# Baby Pigeon with Respiratory Problem?



## Rhevi (Jun 15, 2017)

Hi!
I'll try to keep things short:
I'm currently trying to save a baby pigeon.
I got the little guy two days ago, together with his sibling.
Both were in a pretty bad shape.
The sibling, who was the bigger one but obviously sick, died a few hours later.
The other one seems perfectly healthy, I guess he's now about five days old.
Since I got him, he's been hopping around, squaking, nuzzling my hand, begging for food, and he has a lot of appetite.
However, yesterday, I noticed a very quiet, clicking sound whenever he was breathing. Worried he might get sick like his sibling, I kept a close eye on him. 
He ate normally, seemed happy and aware, everything looked finde.
This morning, he begged for food as usual. 
But he stopped squeaking. And after begging he was breathing very heavily, as if he was out of breath.
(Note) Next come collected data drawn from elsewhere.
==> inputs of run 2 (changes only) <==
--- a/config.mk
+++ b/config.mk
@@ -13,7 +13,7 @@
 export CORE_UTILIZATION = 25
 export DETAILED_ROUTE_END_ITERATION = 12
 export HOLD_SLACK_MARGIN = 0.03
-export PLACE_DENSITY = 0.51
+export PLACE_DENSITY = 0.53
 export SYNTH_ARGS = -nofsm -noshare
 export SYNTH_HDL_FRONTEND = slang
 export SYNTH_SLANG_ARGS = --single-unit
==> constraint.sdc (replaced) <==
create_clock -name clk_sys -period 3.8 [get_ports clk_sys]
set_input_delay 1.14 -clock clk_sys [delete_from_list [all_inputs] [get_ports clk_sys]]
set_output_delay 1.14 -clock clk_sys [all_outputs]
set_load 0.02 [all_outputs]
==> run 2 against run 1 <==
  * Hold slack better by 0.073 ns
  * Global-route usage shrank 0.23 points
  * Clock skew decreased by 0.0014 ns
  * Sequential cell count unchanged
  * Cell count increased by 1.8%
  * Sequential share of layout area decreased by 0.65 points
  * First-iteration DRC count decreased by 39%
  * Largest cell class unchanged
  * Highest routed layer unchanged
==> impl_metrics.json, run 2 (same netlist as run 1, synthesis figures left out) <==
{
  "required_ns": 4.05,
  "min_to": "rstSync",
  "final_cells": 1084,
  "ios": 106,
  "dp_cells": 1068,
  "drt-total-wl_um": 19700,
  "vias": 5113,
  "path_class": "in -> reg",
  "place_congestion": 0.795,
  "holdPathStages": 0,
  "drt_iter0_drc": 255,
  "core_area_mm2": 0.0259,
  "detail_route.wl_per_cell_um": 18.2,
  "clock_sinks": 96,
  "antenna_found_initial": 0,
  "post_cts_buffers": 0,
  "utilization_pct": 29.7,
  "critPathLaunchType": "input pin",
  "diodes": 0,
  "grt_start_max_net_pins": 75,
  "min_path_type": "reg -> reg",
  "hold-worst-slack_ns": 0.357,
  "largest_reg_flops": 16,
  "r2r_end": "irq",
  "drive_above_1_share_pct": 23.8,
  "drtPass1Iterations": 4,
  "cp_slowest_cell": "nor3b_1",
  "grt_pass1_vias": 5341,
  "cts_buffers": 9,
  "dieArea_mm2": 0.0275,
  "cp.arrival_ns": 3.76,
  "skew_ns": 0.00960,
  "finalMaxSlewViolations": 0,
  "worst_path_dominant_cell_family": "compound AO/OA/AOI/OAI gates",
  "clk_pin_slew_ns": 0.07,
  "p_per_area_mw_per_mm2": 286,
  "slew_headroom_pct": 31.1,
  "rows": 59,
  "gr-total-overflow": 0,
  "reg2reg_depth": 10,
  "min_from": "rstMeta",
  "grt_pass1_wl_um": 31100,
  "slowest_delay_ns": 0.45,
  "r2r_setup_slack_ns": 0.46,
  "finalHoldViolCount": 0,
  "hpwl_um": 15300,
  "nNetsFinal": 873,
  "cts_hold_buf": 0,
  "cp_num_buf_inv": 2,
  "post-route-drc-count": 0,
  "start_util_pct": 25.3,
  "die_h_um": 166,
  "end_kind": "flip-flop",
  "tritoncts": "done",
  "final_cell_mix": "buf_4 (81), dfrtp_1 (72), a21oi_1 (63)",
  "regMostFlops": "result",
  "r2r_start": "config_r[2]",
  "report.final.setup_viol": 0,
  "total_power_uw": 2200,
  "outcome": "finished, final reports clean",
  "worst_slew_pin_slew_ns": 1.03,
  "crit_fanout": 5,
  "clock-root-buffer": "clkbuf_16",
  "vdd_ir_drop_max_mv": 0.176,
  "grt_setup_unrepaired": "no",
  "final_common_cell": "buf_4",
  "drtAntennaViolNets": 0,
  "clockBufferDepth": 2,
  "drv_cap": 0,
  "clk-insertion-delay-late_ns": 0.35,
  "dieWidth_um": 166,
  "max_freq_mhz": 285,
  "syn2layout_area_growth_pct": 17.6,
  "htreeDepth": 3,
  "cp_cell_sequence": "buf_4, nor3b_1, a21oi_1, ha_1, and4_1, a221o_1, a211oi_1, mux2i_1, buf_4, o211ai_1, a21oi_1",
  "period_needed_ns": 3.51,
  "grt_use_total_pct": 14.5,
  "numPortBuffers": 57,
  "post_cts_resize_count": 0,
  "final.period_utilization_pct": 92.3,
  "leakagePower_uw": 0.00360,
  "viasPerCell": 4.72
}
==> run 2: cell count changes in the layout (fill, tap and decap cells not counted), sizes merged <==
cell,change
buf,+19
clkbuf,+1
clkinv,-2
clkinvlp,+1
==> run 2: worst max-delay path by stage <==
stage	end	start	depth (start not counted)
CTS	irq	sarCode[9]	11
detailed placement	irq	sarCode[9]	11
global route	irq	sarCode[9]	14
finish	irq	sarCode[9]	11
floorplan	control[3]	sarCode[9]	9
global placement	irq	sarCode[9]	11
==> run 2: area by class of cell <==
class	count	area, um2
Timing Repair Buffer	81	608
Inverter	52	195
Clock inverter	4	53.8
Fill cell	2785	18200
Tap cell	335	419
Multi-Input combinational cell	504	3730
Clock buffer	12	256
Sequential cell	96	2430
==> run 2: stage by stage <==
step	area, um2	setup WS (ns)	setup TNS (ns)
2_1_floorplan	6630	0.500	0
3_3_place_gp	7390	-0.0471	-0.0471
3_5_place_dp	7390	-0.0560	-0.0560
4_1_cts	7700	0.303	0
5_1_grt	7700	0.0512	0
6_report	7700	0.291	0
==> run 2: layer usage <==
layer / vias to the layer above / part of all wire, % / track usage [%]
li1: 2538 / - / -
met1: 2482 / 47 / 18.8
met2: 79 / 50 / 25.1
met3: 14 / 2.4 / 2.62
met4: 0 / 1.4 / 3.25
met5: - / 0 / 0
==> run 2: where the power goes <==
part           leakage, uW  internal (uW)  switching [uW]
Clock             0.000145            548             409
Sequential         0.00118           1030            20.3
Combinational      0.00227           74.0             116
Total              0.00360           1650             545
===== config.mk =====
export PLATFORM = sky130hd
export DESIGN_NAME = bec_capture
export DESIGN_NICKNAME = d
export VERILOG_FILES = /design/src/design/bec_pkg.sv /design/src/design/bec_capture.sv
export VERILOG_INCLUDE_DIRS = /design/src /design/src/design
export SDC_FILE = /design/constraint.sdc
export NUM_CORES = 1
export LEC_CHECK = 0
export BUFFER_PORTS_ARGS = -buffer_cell sky130_fd_sc_hd__buf_2
export CAP_MARGIN = 10
export CORE_ASPECT_RATIO = 1.2
export CORE_MARGIN = 4
export CORE_UTILIZATION = 49
export CTS_CLUSTER_SIZE = 28
export DETAILED_ROUTE_END_ITERATION = 12
export GPL_TIMING_DRIVEN = 0
export PLACE_DENSITY_LB_ADDON = 0.3
export SETUP_SLACK_MARGIN = 0.2
export SLEW_MARGIN = 10
export SYNTH_ARGS = -nofsm -noshare
export SYNTH_HDL_FRONTEND = slang
export SYNTH_SLANG_ARGS = --single-unit

===== constraint.sdc =====
create_clock -name aclk -period 2.25 [get_ports aclk]
set_input_delay 0.1125 -clock aclk [delete_from_list [all_inputs] [get_ports aclk]]
set_output_delay 0.1125 -clock aclk [all_outputs]
set_load 0.02 [all_outputs]
==> src/include/clbst_pkg.sv <==
// ****************************************************************
// Constants
// ****************************************************************
`default_nettype none
package clbst_pkg;
   // Register byte offsets
   localparam logic [7:0] ADDR_NODE_A_BTR = 8'h00;
   localparam logic [7:0] ADDR_NODE_B_BTR = 8'h04;
   localparam logic [7:0] ADDR_STATUS = 8'h08;
   localparam logic [7:0] ADDR_OBJ_BASE = 8'h40;
   // Field positions
   localparam int LOOPBACK_SELECT_BIT = 15;
   localparam int OBJ_VALID_LSB = 0;
   localparam int OBJ_TRANSMIT_REQUEST_FLAG_BIT = 2;
   localparam int OBJ_SINGLE_TRY_BIT = 3;
   localparam int OBJ_SENT_BIT = 4;
   // Object valid field codes
   localparam logic [1:0] OBJ_INVALID = 2'h1;
   localparam logic [1:0] OBJ_VALID = 2'h2;
   // Reset values
   localparam logic [15:0] BTR_RESET = 16'h0000;
   localparam logic [1:0] OBJ_VALID_RESET = 2'h1;
   // Bus answer
   localparam logic [31:0] UNMAPPED_READ = 32'h0000_0000;
   typedef enum logic [1:0] {
      CLBST_IDLE = 2'b00,
      CLBST_ANSWER = 2'b01
   } clbst_bus_t;
endpackage
`default_nettype wire

==> src/hw/clbst_top.sv <==
// Added by the designer: the address map and register access over Avalon-MM.
`timescale 1ns/1ps
`default_nettype none
module clbst_top
   import clbst_pkg::*;
#(
   parameter int NUM_OBJ = 32
) (
   // Clock and reset
   input wire logic clk,
   input wire logic nrst,
   // Avalon-MM slave
   input wire logic [7:0] avs_address,
   input wire logic avs_read,
   input wire logic avs_write,
   input wire logic [31:0] avs_writedata,
   output logic [31:0] avs_readdata,
   output logic avs_waitrequest,
   // Protocol engine side
   input wire logic eng_a_tx,
   input wire logic eng_b_tx,
   output logic eng_a_rx,
   output logic eng_b_rx,
   input wire logic [$clog2(NUM_OBJ)-1:0] eng_obj_sel,
   input wire logic eng_a_start,
   input wire logic eng_b_start,
   input wire logic eng_done,
   output logic [NUM_OBJ-1:0] obj_tx_ready,
   // Transceiver pins
   input wire logic pin_a_rx,
   input wire logic pin_b_rx,
   output logic pin_a_tx,
   output logic pin_b_tx
);
   localparam int IW = $clog2(NUM_OBJ);

   // ****************************************************************
   // Registers
   // ****************************************************************
   logic [15:0] node_a_bit_timing_reg;
   logic [15:0] node_b_bit_timing_reg;
   logic [1:0] object_valid_field [NUM_OBJ];
   logic [NUM_OBJ-1:0] transmit_request_flag;
   logic [NUM_OBJ-1:0] single_try_enable;
   logic [NUM_OBJ-1:0] sent_once;
   clbst_bus_t bus_reg;
   logic loopback_reg;
   logic frame_start;
   logic wr_hit, rd_hit;
   logic obj_hit;
   logic [IW-1:0] obj_idx;

   assign frame_start = eng_a_start | eng_b_start;
   // Writes land at the edge where waitrequest is seen low
   assign wr_hit = avs_write && bus_reg == CLBST_ANSWER;
   assign rd_hit = avs_read && bus_reg == CLBST_IDLE;
   assign obj_hit = avs_address >= ADDR_OBJ_BASE &&
      avs_address < ADDR_OBJ_BASE + 8'(4 * NUM_OBJ);
   assign obj_idx = IW'((avs_address - ADDR_OBJ_BASE) >> 2);

   // ****************************************************************
   // Bus handshake: one wait cycle, answer on the second
   // ****************************************************************
   always_ff @(posedge clk or negedge nrst) begin
      if (!nrst) begin
         bus_reg <= CLBST_IDLE;
         avs_waitrequest <= 1'b1;
      end else begin
         case (bus_reg)
            CLBST_IDLE: begin
               if (avs_read || avs_write) begin
                  bus_reg <= CLBST_ANSWER;
                  avs_waitrequest <= 1'b0;
               end
            end
            CLBST_ANSWER: begin
               bus_reg <= CLBST_IDLE;
               avs_waitrequest <= 1'b1;
            end
            default: begin
               bus_reg <= CLBST_IDLE;
               avs_waitrequest <= 1'b1;
            end
         endcase
      end
   end

   always_ff @(posedge clk or negedge nrst) begin
      if (!nrst) begin
         avs_readdata <= UNMAPPED_READ;
      end else if (rd_hit) begin
         if (avs_address == ADDR_NODE_A_BTR) begin
            avs_readdata <= {16'h0000, node_a_bit_timing_reg};
         end else if (avs_address == ADDR_NODE_B_BTR) begin
            avs_readdata <= {16'h0000, node_b_bit_timing_reg};
         end else if (avs_address == ADDR_STATUS) begin
            avs_readdata <= {31'h0, loopback_reg};
         end else if (obj_hit) begin
            avs_readdata <= {27'h0, sent_once[obj_idx], single_try_enable[obj_idx],
               transmit_request_flag[obj_idx], object_valid_field[obj_idx]};
         end else begin
            avs_readdata <= UNMAPPED_READ;
         end
      end
   end

   always_ff @(posedge clk or negedge nrst) begin
      if (!nrst) begin
         node_a_bit_timing_reg <= BTR_RESET;
         node_b_bit_timing_reg <= BTR_RESET;
      end else if (wr_hit) begin
         if (avs_address == ADDR_NODE_A_BTR) begin
            node_a_bit_timing_reg <= avs_writedata[15:0];
         end
         if (avs_address == ADDR_NODE_B_BTR) begin
            node_b_bit_timing_reg <= avs_writedata[15:0];
         end
      end
   end

   // ****************************************************************
   // Message objects
   // ****************************************************************
   always_ff @(posedge clk or negedge nrst) begin
      if (!nrst) begin
         for (int i = 0; i < NUM_OBJ; i++) begin
            object_valid_field[i] <= OBJ_VALID_RESET;
         end
         transmit_request_flag <= '0;
         single_try_enable <= '0;
         sent_once <= '0;
      end else begin
         for (int i = 0; i < NUM_OBJ; i++) begin
            if (wr_hit && obj_hit && obj_idx == IW'(i)) begin
               if (avs_writedata[OBJ_VALID_LSB +: 2] == OBJ_VALID ||
                  avs_writedata[OBJ_VALID_LSB +: 2] == OBJ_INVALID) begin
                  object_valid_field[i] <= avs_writedata[OBJ_VALID_LSB +: 2];
               end
               transmit_request_flag[i] <= avs_writedata[OBJ_TRANSMIT_REQUEST_FLAG_BIT];
               single_try_enable[i] <= avs_writedata[OBJ_SINGLE_TRY_BIT];
               if (avs_writedata[OBJ_TRANSMIT_REQUEST_FLAG_BIT]) begin
                  sent_once[i] <= 1'b0;
               end
            end
            if (frame_start && eng_obj_sel == IW'(i) && obj_tx_ready[i]) begin
               // Single-try objects clear at frame start, hardware wins
               if (single_try_enable[i]) begin
                  transmit_request_flag[i] <= 1'b0;
                  sent_once[i] <= 1'b1;
               end
            end else if (eng_done && eng_obj_sel == IW'(i) &&
               !(wr_hit && obj_hit && obj_idx == IW'(i))) begin
               // Software set wins over a same-cycle done clear
               transmit_request_flag[i] <= 1'b0;
            end
         end
      end
   end

   always_ff @(posedge clk or negedge nrst) begin
      if (!nrst) begin
         obj_tx_ready <= '0;
      end else begin
         for (int i = 0; i < NUM_OBJ; i++) begin
            obj_tx_ready[i] <= transmit_request_flag[i] &&
               object_valid_field[i] == OBJ_VALID &&
               !(frame_start && eng_obj_sel == IW'(i) && single_try_enable[i]);
         end
      end
   end

   // ****************************************************************
   // Loop-back path
   // ****************************************************************
   // Both select bits needed
   always_ff @(posedge clk or negedge nrst) begin
      if (!nrst) begin
         loopback_reg <= 1'b0;
      end else begin
         loopback_reg <= node_a_bit_timing_reg[LOOPBACK_SELECT_BIT] &
            node_b_bit_timing_reg[LOOPBACK_SELECT_BIT];
      end
   end

   always_ff @(posedge clk or negedge nrst) begin
      if (!nrst) begin
         pin_a_tx <= 1'b1;
         pin_b_tx <= 1'b1;
         eng_a_rx <= 1'b1;
         eng_b_rx <= 1'b1;
      end else if (loopback_reg) begin
         pin_a_tx <= 1'b1;
         pin_b_tx <= 1'b1;
         eng_a_rx <= eng_a_tx & eng_b_tx;
         eng_b_rx <= eng_a_tx & eng_b_tx;
      end else begin
         pin_a_tx <= eng_a_tx;
         pin_b_tx <= eng_b_tx;
         eng_a_rx <= pin_a_rx;
         eng_b_rx <= pin_b_rx;
      end
   end
endmodule
`default_nettype wire

==> config.mk <==
export PLATFORM = sky130hd
export DESIGN_NAME = clbst_top
export DESIGN_NICKNAME = d
export VERILOG_FILES = /design/src/include/clbst_pkg.sv /design/src/hw/clbst_top.sv
export SDC_FILE = /design/constraint.sdc
export NUM_CORES = 1
export LEC_CHECK = 0
export ABC_CLOCK_PERIOD_IN_PS = 3600
export BUFFER_PORTS_ARGS = -buffer_cell sky130_fd_sc_hd__buf_2
export CAP_MARGIN = 10
export CORE_MARGIN = 1.5
export CORE_UTILIZATION = 55
export CTS_BUF_LIST = sky130_fd_sc_hd__clkbuf_8
export CTS_CLUSTER_DIAMETER = 150
export DETAILED_ROUTE_END_ITERATION = 8
export GPL_ROUTABILITY_DRIVEN = 0
export GPL_TIMING_DRIVEN = 0
export PLACE_DENSITY = 0.75
export SLEW_MARGIN = 10
export SYNTH_ARGS = -nofsm -noshare
export SYNTH_HDL_FRONTEND = slang
export SYNTH_SLANG_ARGS = --single-unit
==> constraint.sdc <==
create_clock -name clk -period 3.6 [get_ports clk]
set_input_delay 0.18 -clock clk [delete_from_list [all_inputs] [get_ports clk]]
set_output_delay 0.18 -clock clk [all_outputs]
set_load 0.02 [all_outputs]
==> metrics, run 1 <==
status finished, final reports clean; placed cells 1650; register bit total from synthesis 247; Syn Std Cell Area 0.0126 mm^2; CP Launch Type flop; Setup WS post-layout 1.31 ns; GRT Util Overall 0.353; Fin Hold WS 0.109 ns; number of CTS-inserted buffers 42; clk_lat worst skew 0.57 ns; clock buffer depth 3; Main synth FF type dfrtp_1; Final Non-Filler Cells 1746; Worst Max-Slew Pin Slew 1.24 ns; syn_area_per_cell 9.97 um^2; Core ar. 0.0225 mm^2; Die X 154 um; Cell Pwr Density 426 mW/mm^2; crit path DAT 2.70 ns; CP max FO 10; vias 11466; grt ovf 0; Clock Sinks 247; Port Buffers 88; IO Count 125; antenna-violating nets left 0; Unique masters post-synth 52; DR pass1 iterations 6; Final #Nets 1485; max reg flops 64; CP Class flop to flop; Seq/Total Area, Yosys 0.495; Antenna diodes 0; Final min period 2.29 ns; Root Buffer clkbuf_8; Initial Util 0.559; HP Class input port to flop; synth-to-layout area growth 15.1%; Post-synth EDFFs 0; DP Area 0.0135 mm^2; row cnt 55; Initial DRC Count 1499; ratio of cells with drive above 1 in the final layout 0.207; post-layout instance area 0.0145 mm^2; Setup WS pre-CTS 0.949 ns; setup TNS 0 ns; Setup violations, final 0; Slew Limit Fails 0; routed len/inst 23.8 um; VDD IR max 0.000282 V; Worst Skew 0.0204 ns; max_slew headroom 0.165; die height 154 um; maxcap violations 0; residual DRC count 0; R2R setup slack 1.31 ns; unrepaired setup endpoints after global routing false; Fin. Hold Viols 0; via/cell ratio 6.57; H-tree levels 2; synth warn 0; die footprint 0.0238 mm^2; P_leak 6.56 nW; period utilization 0.635; async set-reset flop share out of synthesis 1.00; cell taking the most area after synthesis dfrtp_1; placed wire-length estimate 28800 um; CTS tree done; pin count of the biggest net entering global routing 110; Post-Syn Instances 1260; top cell type's share of synthesized area 0.418; endpoint class of the critical path flop; first-pass GRT wire length 63700 um; initial antenna violation count 0; Worst-path clk slew 0.06 ns; CP Data Required Time 4.02 ns; top post-synthesis cells by area dfrtp_1, dfstp_2, nand2_1; Final Util 0.643; post-cts sizing count 0; DRT Wirelength 41500 um; fmax 0.438 GHz; total power 6.16 mW; Biggest register object_valid_field; vias in the first global route 11117
[cells by family (layout without fill, tap and decap cells)]
logic type,count (synthesis),count (layout),share of synthesized area
AO/OA/AOI/OAI,273,273,0.144
flip-flops,247,247,0.495
other,1,16,0.000298
adder cells (fa/ha/maj),1,1,0.000995
buffers and inverters,106,292,0.0461
multiplexers,94,94,0.120
AND/OR/NAND/NOR,538,538,0.193
[Yosys cell counts (9+ instances only)]
cell      instances
mux2i_1          12
inv_1             9
nor3_1           42
nand2_1         241
mux2_2           45
nand4_1          13
nor2b_1          11
a31oi_1          16
clkbuf_1         50
nand2b_1          9
a22o_1           46
and3_1           27
mux4_2           22
o21ai_0          76
o21bai_1         24
nor2_1           87
a221oi_1         15
nand3_1          78
buf_4            27
dfstp_2          37
a21oi_1          48
nand3b_1         10
mux4_1           12
a22oi_1          22
dfrtp_1         210
[layer usage]
layer  GRT usage  up-vias  routed length [um]
li1            -     4844                   -
met1       0.475     5530               15500
met2       0.532      902               18300
met3      0.0936      190                5380
met4       0.178        0                2220
met5           0        -                   0
[final timing paths]
check,startpoint,endpoint,depth (start not counted)
setup / recovery,bus_reg[0],object_valid_field[55],7
hold reg to reg,sent_once[5],sent_once[5],2
max in group asynchronous,nrst,object_valid_field[48],3
setup reg to reg,bus_reg[0],object_valid_field[55],7
min in group asynchronous,nrst,obj_tx_ready[3],2
hold / removal,avs_writedata[0],object_valid_field[9],2
[where the power goes]
| part | internal [mW] | total [mW] | switching (mW) | leakage (nW) |
|---|---|---|---|---|
| Combinational | 0.258 | 0.764 | 0.507 | 2.99 |
| Clock | 1.24 | 2.40 | 1.16 | 0.489 |
| Sequential | 2.90 | 2.99 | 0.0913 | 3.08 |
| Total | 4.40 | 6.16 | 1.76 | 6.56 |
[layout by cell type, fill, tap and decap left out, drive strengths merged, types with 22 or more instances in the layout]
cell | synthesis | routed
o21bai | 24 | 24
nand2 | 241 | 241
a21oi | 48 | 48
dfstp | 37 | 37
dfrtp | 210 | 210
o21ai | 76 | 76
nor2 | 88 | 88
and3 | 27 | 27
nor3 | 42 | 42
clkbuf | 50 | 99
buf | 47 | 137
nand3 | 78 | 78
inv | 9 | 34
mux4 | 37 | 37
a22oi | 22 | 22
a22o | 46 | 46
mux2 | 45 | 45
[area by class of cell]
class | instances | area [um^2]
plain buffers | 97 | 546
inverters | 9 | 33.8
well taps | 285 | 357
flip-flops and latches | 247 | 6230
multi-input cells | 922 | 5820
clock inverters | 28 | 119
fillers | 1831 | 8030
repair buffers | 109 | 696
clock buffers | 49 | 674
[repair_timing]
item                                   in CTS  in global routing
buffers inserted                            0                  0
hold buffers                               19                  0
endpoints found under the hold margin      97                  0
[worst max-delay path, cell delays in order, from the launching register on]
cell,delay [ns]
dfrtp_1,0.31
buf_2,0.20
nand4_1,0.19
clkbuf_1,0.31
nor2_1,0.60
nand2_1,0.23
o21ai_0,0.20
o21ai_0,0.11
(Power assumes the default switching activity.)
==> inputs of run 2 (changes only) <==
Settings changed: ABC_CLOCK_PERIOD_IN_PS 3600 to 1900, PLACE_DENSITY 0.75 to 0.78.
Clock period 3.6 ns to 1.9 ns, I/O delays scaled along.
==> metrics, run 2 (synthesized netlist as in run 1, its figures left out) <==
status complete, but fails checks; failing checks negative setup slack; routed len/inst 23.8 um (about the same); Fin Hold WS 0.0347 ns (-0.0745 ns); Initial DRC Count 1695 (+13%); Root Buffer clkbuf_8; GRT Util Overall 0.353 (-0.000577); initial antenna violation count 2 (+2); Worst Skew 0.0253 ns (+0.00495 ns); number of CTS-inserted buffers 42 (unchanged); row cnt 55 (unchanged); die footprint 0.0238 mm^2 (unchanged); Final min period 1.97 ns (-0.317 ns); HP Class input port to flop; maxcap violations 0 (unchanged); Initial Util 0.559 (unchanged); Core ar. 0.0225 mm^2 (unchanged); Worst Max-Slew Pin Slew 1.32 ns (+0.0797 ns); post-layout instance area 0.0148 mm^2 (+2.6%); antenna-violating nets left 0 (unchanged); endpoint class of the critical path flop; die height 154 um (unchanged); VDD IR max 0.000462 V (+64%); Crit path largest cell delay 0.55 ns (-0.05 ns); via/cell ratio 6.63 (+0.93%); placed wire-length estimate 28500 um (-0.84%); fmax 0.508 GHz (+16%); Worst-path clk slew 0.06 ns (about the same); H-tree levels 2 (unchanged); clk_lat worst skew 0.56 ns (about the same); total power 12.5 mW (+100%); CP max FO 4 (-6); DR pass1 iterations 8 (+2); Final #Nets 1489 (+0.27%); Biggest register object_valid_field; IO Count 125 (unchanged); P_leak 6.63 nW (+1.0%); CTS tree done; Port Buffers 88 (unchanged); crit path DAT 2.39 ns (-0.31 ns); Final Util 0.660 (+0.0168); first-pass GRT wire length 64000 um (+0.46%); CP Launch Type flop; Fin. Hold Viols 0 (unchanged); DP Area 0.0135 mm^2 (+0.10%); Die X 154 um (unchanged); synth-to-layout area growth 18.1%; pin count of the biggest net entering global routing 107 (-2.7%); grt ovf 0 (unchanged); crit path cell chain mux4_1 > mux2_2 > a221oi_1 > o31ai_2; CP Data Required Time 2.32 ns (-1.70 ns); max reg flops 64 (unchanged); Worst Path Buf+Inv 0 (-2); CP Class flop to flop; Clock Sinks 247 (unchanged); vias 11606 (+1.2%); Setup WS post-layout -0.0691 ns (-1.38 ns); vias in the first global route 11356 (+2.1%); Slowest-stage cell, CP mux4_1; Cell Pwr Density 839 mW/mm^2 (+97%); most frequent cells in the layout nand2_1, dfrtp_1, buf_2; largest delay contributor family on the critical path multiplexers; DRT Wirelength 41600 um (+0.25%); setup TNS -0.0693 ns (-0.0693 ns); Setup violations, final 2 (+2); unrepaired setup endpoints after global routing true; residual DRC count 0 (unchanged); clock buffer depth 3 (unchanged); Slew Limit Fails 0 (unchanged); commonest non-fill, non-tap cell in the layout nand2_1; Fillers 1709 (-6.7%); period utilization 1.04 (+0.401); ratio of cells with drive above 1 in the final layout 0.253 (+0.0459); max_slew headroom 0.111 (-0.0536)
==> run 2: routing by layer <==
layer | vias to the layer above | routed length (um) | GRT usage
li1 | 4859 | - | -
met3 | 239 | 5370 | 0.0955
met4 | 2 | 2830 | 0.207
met2 | 918 | 18000 | 0.531
met1 | 5588 | 15300 | 0.462
met5 | - | 12 | 0
==> run 2: layout make-up <==
type                       instances  area, um^2  share of cell area
clock inverter                    21         169              0.0114
sequential                       247        6230               0.419
antenna                            1        2.50            0.000169
tap                              285         357              0.0240
inverter                           9        33.8             0.00228
multi-input combinational        922        5990               0.403
buffer                            95         554              0.0373
clock buffer                      56         771              0.0519
timing repair buffer             115         746              0.0502
==> run 2: metrics by stage <==
stage | setup slack [ns] | instances
floorplan | 0.0429 | 1275
global placement | -3.66 | 1648
detailed placement | -0.611 | 1650
CTS | 0.00834 | 1747
global route | -0.0368 | 1750
finish | -0.0691 | 1751
==> run 2: what timing repair did <==
action,4_1_cts,5_1_grt
setup endpoints to repair,115,106
buffers inserted,1,3
cloned,0,0
hold buffers,21,0
hold endpoints to repair,175,0
pin swaps,1,3
resized for setup,15,48
==> run 2: worst reg2reg max path, delay by kind of cell, from the launching register on <==
family	cells	cell delay, ns
muxes	2	0.87
AOI/OAI and AO/OA	2	0.55
DFF	1	0.43
==> run 2: final timing paths <==
path | from | endpoint | slack [ns] | cells past startpoint
max | object_valid_field[35] | avs_readdata[1] | -0.07 | 4
min | avs_writedata[0] | object_valid_field[19] | 0.03 | 2
max reg2reg | object_valid_field[35] | avs_readdata[1] | -0.07 | 4
min reg2reg | sent_once[30] | sent_once[30] | 0.50 | 1
max in group asynchronous | nrst | object_valid_field[32] | 0.53 | 4
min in group asynchronous | nrst | sent_once[2] | 0.06 | 2
==> run 2: power by group <==
| group | leakage (nW) | internal [mW] | total [mW] | switching [mW] |
|---|---|---|---|---|
| logic | 3.02 | 0.502 | 1.49 | 0.991 |
| clock network | 0.527 | 3.05 | 5.29 | 2.24 |
| registers | 3.08 | 5.50 | 5.68 | 0.182 |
He's breathing a bit funny when he's calm, too, but not with an open beak, he's just taking strangely deep breaths. 
And he still has that quiet clicking noise.
I panicked and immediately took him to a vet.
The problem is, there is only one vet around who even treats pigeons, and even he's already almost 9 miles away, and no specialist for birds in any way. 
There is no avian vet anywhere near me.
The vet confirmed the clicking sound, but also said that the little guy had a lot of energy for his age and seemed quite healthy. When he looked at him, the little guy even squeaked, just to spite my words that he's been silent. The vet said, if he was eating and pooping normally, I should not worry too much. I got an antibiotic, the baby is supposed to get one drop every day for a week.
However, I'm still worried sick.
Does anyone have any idea what's going on with the little guy?
He's sleeping right now...
How much sleep is normal for a baby this age?
I took care of little birds before, but never this young...
Please help, I'm so anxious about all of this.


----------



## Rhevi (Jun 15, 2017)

I just saw the little guy had some poop in his nest, so I took the chance and made a short video.
Notice the heavy breathing after he hopped around a bit. 
And maybe you can judge if his poop looks normal, I am not sure about anything anymore.
He did not squeak a single time while jumping around, yesterday he squeaked all the time. When we visited the vet, I heard that he can still squeak, and it sounded normal, he just doesn't do it anymore.

I know the quality is crappy, I had to use my cellphone, my cameras batteries are empty.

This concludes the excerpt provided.